Task prompt
Beginning with the line below that contains "endpoints found under the hold margin,53,0" and ending with the line that contains "setup buffers,0,10", copy every line exactly. Copy nothing else.

━━━ Exercise input

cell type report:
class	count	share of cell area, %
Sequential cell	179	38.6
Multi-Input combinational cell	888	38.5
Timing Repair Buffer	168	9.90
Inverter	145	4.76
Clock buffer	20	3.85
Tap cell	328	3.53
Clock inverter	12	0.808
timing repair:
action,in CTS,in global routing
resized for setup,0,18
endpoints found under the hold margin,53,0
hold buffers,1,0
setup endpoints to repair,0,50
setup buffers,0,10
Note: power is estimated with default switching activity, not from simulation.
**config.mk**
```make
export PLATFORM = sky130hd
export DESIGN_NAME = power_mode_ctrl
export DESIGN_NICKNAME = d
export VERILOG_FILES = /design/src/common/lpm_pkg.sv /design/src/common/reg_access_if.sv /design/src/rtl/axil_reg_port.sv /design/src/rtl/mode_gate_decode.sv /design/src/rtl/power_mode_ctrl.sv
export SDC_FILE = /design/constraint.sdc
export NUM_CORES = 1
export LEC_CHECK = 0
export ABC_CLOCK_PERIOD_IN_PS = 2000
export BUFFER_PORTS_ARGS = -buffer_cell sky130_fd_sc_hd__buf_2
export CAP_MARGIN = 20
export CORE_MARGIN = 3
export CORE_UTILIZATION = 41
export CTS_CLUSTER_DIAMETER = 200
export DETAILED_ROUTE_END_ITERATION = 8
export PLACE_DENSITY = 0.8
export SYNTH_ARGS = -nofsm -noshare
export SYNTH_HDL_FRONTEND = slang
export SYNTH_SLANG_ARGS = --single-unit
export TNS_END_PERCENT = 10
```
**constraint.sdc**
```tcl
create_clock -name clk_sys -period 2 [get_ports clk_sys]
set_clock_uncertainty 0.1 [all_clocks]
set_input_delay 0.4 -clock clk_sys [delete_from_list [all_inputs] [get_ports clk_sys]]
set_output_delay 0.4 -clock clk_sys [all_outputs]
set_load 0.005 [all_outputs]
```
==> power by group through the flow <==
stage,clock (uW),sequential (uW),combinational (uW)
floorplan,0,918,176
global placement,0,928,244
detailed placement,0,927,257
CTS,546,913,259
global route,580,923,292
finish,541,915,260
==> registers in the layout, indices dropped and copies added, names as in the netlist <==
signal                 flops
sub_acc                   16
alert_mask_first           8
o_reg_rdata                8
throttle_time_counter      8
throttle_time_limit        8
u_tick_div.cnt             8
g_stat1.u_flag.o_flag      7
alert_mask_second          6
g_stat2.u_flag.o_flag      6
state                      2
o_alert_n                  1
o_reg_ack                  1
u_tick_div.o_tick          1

━━━━━━
━━━ Exercise input

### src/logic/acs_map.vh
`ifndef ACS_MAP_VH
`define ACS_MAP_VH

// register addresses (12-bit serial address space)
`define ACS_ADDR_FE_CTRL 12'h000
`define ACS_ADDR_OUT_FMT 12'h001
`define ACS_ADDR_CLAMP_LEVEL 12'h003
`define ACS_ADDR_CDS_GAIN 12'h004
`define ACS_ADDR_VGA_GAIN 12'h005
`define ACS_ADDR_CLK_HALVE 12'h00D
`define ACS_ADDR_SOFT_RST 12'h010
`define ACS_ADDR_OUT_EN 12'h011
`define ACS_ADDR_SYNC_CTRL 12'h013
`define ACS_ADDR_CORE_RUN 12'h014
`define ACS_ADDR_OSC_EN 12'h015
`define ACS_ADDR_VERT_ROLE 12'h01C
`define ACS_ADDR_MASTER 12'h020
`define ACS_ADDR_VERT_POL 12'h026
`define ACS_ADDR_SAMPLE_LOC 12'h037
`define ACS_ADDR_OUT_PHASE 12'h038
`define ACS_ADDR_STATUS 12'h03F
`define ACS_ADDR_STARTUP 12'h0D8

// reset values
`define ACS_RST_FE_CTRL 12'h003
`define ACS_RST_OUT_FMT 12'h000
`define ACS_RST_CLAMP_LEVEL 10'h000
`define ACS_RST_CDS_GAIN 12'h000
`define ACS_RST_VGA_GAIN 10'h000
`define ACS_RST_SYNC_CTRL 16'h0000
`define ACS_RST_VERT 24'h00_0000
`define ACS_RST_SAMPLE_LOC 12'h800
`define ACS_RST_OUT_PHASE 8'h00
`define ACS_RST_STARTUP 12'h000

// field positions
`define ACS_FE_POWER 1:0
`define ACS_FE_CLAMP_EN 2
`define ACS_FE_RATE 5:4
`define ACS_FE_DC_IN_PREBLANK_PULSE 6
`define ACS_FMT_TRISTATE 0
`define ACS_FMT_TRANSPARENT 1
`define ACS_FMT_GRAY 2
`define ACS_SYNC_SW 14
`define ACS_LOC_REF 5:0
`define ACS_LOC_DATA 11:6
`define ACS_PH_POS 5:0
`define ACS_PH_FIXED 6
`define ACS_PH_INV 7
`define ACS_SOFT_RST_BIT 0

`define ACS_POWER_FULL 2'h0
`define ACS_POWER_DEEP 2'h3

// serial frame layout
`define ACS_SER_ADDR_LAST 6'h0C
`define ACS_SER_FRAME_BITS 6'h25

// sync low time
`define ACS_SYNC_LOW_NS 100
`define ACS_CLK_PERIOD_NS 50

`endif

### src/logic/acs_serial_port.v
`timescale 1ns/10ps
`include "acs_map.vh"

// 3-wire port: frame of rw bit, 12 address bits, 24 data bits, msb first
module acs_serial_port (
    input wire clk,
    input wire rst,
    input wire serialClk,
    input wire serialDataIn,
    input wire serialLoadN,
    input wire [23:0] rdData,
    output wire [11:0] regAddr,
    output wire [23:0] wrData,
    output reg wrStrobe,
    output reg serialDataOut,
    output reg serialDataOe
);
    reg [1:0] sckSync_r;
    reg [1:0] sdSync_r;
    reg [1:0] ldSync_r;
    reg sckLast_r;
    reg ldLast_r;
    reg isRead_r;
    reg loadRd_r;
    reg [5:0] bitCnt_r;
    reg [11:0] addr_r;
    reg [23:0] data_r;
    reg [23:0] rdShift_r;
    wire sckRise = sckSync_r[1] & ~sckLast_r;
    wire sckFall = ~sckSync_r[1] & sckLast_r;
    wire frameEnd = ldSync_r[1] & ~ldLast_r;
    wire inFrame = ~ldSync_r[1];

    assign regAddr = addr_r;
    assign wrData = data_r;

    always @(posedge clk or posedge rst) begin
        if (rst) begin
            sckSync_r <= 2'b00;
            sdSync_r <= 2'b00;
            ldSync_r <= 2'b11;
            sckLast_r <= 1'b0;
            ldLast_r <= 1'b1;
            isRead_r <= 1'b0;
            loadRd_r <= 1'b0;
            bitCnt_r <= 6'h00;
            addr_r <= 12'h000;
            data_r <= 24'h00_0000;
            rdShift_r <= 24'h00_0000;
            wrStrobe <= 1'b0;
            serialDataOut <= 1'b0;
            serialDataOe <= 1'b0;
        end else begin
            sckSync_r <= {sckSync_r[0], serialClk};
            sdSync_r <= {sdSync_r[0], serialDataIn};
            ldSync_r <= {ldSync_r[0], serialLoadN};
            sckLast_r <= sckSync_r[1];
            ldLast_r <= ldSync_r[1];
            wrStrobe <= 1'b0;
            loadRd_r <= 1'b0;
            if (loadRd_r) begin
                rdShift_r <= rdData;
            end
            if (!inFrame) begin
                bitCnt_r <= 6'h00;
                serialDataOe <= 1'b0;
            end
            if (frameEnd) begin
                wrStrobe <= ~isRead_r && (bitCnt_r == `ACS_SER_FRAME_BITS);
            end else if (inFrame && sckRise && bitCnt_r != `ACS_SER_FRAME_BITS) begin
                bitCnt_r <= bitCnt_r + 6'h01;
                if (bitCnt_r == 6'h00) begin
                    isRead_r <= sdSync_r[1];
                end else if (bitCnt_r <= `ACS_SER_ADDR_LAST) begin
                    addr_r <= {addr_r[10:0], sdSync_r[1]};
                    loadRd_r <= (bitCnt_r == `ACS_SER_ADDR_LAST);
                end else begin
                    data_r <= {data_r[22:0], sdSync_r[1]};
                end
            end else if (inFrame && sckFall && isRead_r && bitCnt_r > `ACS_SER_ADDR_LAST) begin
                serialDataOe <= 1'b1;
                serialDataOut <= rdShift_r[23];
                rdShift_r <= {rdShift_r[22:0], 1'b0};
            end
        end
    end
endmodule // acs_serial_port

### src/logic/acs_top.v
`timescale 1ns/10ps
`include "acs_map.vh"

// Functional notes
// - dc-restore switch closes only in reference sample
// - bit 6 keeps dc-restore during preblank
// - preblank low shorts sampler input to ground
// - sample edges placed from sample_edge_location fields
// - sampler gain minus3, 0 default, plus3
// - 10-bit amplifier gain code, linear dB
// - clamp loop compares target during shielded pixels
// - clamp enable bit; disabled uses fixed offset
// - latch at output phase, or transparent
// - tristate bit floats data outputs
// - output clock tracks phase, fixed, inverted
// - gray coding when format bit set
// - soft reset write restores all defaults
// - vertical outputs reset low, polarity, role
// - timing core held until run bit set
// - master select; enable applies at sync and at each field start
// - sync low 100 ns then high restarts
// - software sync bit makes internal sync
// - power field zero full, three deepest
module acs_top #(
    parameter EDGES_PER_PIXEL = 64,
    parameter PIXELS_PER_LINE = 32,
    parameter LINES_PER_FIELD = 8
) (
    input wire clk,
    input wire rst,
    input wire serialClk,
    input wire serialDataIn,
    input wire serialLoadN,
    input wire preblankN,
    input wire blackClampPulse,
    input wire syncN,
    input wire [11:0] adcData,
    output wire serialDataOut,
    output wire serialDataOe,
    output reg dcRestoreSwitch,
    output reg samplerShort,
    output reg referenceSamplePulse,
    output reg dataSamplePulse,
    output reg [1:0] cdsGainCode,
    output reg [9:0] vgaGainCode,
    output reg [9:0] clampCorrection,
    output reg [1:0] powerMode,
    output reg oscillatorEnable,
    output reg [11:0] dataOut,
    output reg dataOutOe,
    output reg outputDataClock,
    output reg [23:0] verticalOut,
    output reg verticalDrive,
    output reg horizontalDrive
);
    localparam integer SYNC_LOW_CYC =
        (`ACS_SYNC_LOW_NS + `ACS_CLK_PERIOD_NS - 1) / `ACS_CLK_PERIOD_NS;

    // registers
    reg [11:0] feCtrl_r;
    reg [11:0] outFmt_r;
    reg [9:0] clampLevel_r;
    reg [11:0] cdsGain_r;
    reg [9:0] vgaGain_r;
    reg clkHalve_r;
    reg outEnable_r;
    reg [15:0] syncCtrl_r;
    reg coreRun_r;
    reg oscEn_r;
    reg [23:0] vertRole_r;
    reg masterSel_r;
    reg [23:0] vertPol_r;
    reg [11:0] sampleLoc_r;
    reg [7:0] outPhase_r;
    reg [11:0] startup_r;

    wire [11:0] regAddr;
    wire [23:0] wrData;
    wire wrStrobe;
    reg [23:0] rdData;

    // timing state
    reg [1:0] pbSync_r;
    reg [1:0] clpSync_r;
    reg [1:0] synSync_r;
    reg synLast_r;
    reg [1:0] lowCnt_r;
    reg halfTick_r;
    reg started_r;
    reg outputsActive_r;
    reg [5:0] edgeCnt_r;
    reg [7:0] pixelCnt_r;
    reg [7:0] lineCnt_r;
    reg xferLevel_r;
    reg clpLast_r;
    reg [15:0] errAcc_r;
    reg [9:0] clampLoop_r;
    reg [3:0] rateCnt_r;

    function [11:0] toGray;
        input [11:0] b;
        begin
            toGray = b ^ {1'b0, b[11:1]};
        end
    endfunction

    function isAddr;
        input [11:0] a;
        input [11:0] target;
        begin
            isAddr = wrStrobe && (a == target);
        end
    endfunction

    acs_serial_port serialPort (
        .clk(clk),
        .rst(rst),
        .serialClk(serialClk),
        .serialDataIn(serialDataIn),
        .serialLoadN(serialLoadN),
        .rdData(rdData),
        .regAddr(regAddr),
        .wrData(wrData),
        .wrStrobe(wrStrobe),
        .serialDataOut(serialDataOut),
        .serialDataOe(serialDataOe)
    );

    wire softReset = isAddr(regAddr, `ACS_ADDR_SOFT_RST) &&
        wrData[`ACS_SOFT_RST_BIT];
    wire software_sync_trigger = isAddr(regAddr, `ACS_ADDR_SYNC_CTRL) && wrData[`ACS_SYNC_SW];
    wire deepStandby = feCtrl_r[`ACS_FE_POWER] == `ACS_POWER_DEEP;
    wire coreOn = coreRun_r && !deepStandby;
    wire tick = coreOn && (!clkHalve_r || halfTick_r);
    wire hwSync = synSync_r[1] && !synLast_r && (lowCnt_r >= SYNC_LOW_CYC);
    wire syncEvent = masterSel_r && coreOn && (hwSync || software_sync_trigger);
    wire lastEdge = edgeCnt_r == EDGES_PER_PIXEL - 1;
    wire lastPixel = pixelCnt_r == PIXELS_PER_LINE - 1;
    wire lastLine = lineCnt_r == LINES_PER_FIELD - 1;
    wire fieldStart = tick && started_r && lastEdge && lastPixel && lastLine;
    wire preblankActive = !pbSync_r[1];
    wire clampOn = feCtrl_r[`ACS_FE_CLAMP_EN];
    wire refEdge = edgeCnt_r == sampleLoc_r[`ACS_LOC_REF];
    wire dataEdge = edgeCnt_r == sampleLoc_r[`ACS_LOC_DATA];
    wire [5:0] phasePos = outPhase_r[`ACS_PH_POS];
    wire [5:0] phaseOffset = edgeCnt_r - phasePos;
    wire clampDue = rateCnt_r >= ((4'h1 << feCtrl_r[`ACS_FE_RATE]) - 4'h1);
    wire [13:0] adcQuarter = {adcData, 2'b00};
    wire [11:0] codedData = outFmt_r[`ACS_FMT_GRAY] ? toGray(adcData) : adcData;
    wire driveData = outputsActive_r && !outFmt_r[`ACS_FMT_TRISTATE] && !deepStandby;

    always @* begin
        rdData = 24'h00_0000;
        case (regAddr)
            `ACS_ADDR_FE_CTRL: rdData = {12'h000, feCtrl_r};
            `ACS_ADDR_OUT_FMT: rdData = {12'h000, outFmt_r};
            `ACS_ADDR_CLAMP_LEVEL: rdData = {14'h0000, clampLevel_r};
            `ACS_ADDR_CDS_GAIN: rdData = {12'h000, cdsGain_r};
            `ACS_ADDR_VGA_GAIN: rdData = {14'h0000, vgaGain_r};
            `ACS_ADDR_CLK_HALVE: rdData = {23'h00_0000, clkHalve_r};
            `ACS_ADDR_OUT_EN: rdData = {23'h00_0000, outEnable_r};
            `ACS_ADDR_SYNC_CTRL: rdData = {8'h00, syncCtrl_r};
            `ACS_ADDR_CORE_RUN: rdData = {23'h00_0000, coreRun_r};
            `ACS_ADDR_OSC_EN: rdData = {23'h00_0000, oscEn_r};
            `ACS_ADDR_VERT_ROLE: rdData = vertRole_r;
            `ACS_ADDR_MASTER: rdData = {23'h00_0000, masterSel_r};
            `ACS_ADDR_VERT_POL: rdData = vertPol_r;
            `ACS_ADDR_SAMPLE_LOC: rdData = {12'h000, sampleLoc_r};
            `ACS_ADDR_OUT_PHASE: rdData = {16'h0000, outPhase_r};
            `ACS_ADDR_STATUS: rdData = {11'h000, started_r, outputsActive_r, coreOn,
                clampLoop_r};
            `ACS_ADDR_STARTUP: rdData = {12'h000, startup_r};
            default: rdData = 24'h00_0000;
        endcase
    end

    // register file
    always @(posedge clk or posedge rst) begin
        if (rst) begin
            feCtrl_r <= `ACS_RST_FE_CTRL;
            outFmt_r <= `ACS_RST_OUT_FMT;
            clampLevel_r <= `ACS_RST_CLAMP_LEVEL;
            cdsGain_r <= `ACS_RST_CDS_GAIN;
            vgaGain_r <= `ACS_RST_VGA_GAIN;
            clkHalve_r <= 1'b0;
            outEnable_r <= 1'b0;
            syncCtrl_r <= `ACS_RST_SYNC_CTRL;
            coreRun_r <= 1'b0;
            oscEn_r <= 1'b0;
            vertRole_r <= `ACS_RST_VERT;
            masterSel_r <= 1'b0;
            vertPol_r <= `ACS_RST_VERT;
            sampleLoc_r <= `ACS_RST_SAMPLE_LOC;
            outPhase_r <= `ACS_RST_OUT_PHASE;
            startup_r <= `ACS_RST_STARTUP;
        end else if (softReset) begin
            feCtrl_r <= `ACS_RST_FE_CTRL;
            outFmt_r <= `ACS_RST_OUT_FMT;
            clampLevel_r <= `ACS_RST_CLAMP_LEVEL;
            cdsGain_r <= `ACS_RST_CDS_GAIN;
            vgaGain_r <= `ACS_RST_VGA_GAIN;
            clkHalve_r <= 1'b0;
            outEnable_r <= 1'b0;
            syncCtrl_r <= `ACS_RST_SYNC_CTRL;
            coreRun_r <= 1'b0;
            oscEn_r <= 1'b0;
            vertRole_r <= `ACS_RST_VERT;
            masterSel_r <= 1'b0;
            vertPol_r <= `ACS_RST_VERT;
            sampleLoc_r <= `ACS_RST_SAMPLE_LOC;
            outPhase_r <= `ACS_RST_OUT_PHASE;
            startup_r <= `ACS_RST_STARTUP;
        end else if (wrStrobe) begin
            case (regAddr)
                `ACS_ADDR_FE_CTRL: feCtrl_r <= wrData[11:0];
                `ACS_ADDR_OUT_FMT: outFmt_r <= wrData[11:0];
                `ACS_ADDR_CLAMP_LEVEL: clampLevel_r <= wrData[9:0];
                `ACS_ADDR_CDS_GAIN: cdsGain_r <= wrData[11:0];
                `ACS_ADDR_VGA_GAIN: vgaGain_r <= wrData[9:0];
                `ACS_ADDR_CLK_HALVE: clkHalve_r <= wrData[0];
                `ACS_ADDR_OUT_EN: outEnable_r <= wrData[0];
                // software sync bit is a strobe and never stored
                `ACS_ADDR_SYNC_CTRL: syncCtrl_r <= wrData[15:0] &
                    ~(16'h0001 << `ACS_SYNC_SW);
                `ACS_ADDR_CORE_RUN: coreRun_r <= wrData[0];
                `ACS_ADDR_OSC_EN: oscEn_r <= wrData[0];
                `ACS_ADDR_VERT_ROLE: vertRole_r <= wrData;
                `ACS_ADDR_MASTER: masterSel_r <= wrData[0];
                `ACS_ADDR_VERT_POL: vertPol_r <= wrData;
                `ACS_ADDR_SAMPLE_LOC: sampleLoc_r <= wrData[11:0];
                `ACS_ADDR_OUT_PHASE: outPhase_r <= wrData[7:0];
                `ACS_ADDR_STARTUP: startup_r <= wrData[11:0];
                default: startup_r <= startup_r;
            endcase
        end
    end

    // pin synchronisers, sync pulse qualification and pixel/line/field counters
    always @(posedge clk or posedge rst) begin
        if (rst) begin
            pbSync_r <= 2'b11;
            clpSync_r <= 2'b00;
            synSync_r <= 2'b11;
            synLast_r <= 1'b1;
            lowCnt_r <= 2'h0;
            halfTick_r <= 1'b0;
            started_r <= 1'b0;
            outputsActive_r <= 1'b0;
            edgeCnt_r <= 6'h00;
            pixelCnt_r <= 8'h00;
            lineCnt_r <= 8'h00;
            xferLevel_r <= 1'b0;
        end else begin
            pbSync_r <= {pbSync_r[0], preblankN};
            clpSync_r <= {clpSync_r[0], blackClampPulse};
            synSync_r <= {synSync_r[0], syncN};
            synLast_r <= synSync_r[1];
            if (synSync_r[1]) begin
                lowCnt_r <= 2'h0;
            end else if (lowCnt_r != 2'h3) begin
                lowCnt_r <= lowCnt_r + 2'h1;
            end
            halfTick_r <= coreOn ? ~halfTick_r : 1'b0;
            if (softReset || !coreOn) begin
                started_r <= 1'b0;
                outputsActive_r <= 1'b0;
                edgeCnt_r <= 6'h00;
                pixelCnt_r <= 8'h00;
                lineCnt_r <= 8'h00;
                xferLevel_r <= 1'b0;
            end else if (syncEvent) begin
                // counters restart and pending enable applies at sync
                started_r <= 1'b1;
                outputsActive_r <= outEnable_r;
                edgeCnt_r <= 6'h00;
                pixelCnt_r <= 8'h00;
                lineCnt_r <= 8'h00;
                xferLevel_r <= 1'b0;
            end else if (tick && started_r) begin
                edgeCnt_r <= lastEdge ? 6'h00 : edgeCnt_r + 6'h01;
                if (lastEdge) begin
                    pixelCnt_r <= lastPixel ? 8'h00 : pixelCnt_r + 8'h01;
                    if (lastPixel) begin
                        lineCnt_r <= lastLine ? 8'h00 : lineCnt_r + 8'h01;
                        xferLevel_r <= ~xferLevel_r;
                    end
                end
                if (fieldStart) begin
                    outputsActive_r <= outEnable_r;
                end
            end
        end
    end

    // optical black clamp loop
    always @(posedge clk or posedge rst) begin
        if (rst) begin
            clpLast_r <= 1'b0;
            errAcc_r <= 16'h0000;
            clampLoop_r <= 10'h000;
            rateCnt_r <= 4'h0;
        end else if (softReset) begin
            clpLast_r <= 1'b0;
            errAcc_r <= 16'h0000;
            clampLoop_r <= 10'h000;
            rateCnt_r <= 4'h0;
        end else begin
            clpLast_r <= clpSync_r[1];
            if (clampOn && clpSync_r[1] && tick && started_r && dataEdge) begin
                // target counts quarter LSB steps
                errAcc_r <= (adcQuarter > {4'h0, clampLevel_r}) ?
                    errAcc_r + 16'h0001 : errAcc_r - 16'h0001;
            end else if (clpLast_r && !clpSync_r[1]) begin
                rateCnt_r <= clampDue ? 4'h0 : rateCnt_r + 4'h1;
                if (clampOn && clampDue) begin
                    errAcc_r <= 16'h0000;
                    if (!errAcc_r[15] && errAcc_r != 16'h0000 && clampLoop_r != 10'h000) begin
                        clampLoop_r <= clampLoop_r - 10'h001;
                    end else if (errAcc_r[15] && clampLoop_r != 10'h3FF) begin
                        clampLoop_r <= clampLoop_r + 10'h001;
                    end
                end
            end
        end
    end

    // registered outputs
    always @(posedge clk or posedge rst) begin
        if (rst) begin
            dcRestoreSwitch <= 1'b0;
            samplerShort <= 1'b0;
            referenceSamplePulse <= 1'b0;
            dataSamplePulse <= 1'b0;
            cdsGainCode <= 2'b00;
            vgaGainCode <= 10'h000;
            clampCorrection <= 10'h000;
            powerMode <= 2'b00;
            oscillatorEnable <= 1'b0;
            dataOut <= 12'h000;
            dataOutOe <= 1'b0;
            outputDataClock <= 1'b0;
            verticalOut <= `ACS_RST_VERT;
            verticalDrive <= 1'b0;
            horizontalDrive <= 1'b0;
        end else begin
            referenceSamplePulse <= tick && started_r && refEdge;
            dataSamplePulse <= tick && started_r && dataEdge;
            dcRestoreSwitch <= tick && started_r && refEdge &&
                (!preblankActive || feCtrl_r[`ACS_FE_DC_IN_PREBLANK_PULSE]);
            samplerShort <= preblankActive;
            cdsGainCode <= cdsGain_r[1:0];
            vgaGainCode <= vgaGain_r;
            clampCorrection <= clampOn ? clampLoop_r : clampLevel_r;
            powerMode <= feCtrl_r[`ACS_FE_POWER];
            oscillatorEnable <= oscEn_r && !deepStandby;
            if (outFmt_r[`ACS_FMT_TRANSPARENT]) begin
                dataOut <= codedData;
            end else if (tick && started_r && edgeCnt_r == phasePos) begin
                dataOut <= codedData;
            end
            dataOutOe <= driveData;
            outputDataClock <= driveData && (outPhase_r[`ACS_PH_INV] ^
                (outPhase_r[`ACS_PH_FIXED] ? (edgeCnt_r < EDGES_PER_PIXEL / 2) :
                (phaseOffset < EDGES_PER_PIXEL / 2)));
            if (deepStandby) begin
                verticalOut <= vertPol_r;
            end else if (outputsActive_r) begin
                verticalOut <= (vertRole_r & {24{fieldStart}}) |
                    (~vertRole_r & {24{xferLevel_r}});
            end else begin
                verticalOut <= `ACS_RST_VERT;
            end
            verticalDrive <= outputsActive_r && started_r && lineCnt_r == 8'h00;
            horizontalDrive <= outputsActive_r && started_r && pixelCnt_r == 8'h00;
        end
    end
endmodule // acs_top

━━━━━━

Solution for this task
endpoints found under the hold margin,53,0
hold buffers,1,0
setup endpoints to repair,0,50
setup buffers,0,10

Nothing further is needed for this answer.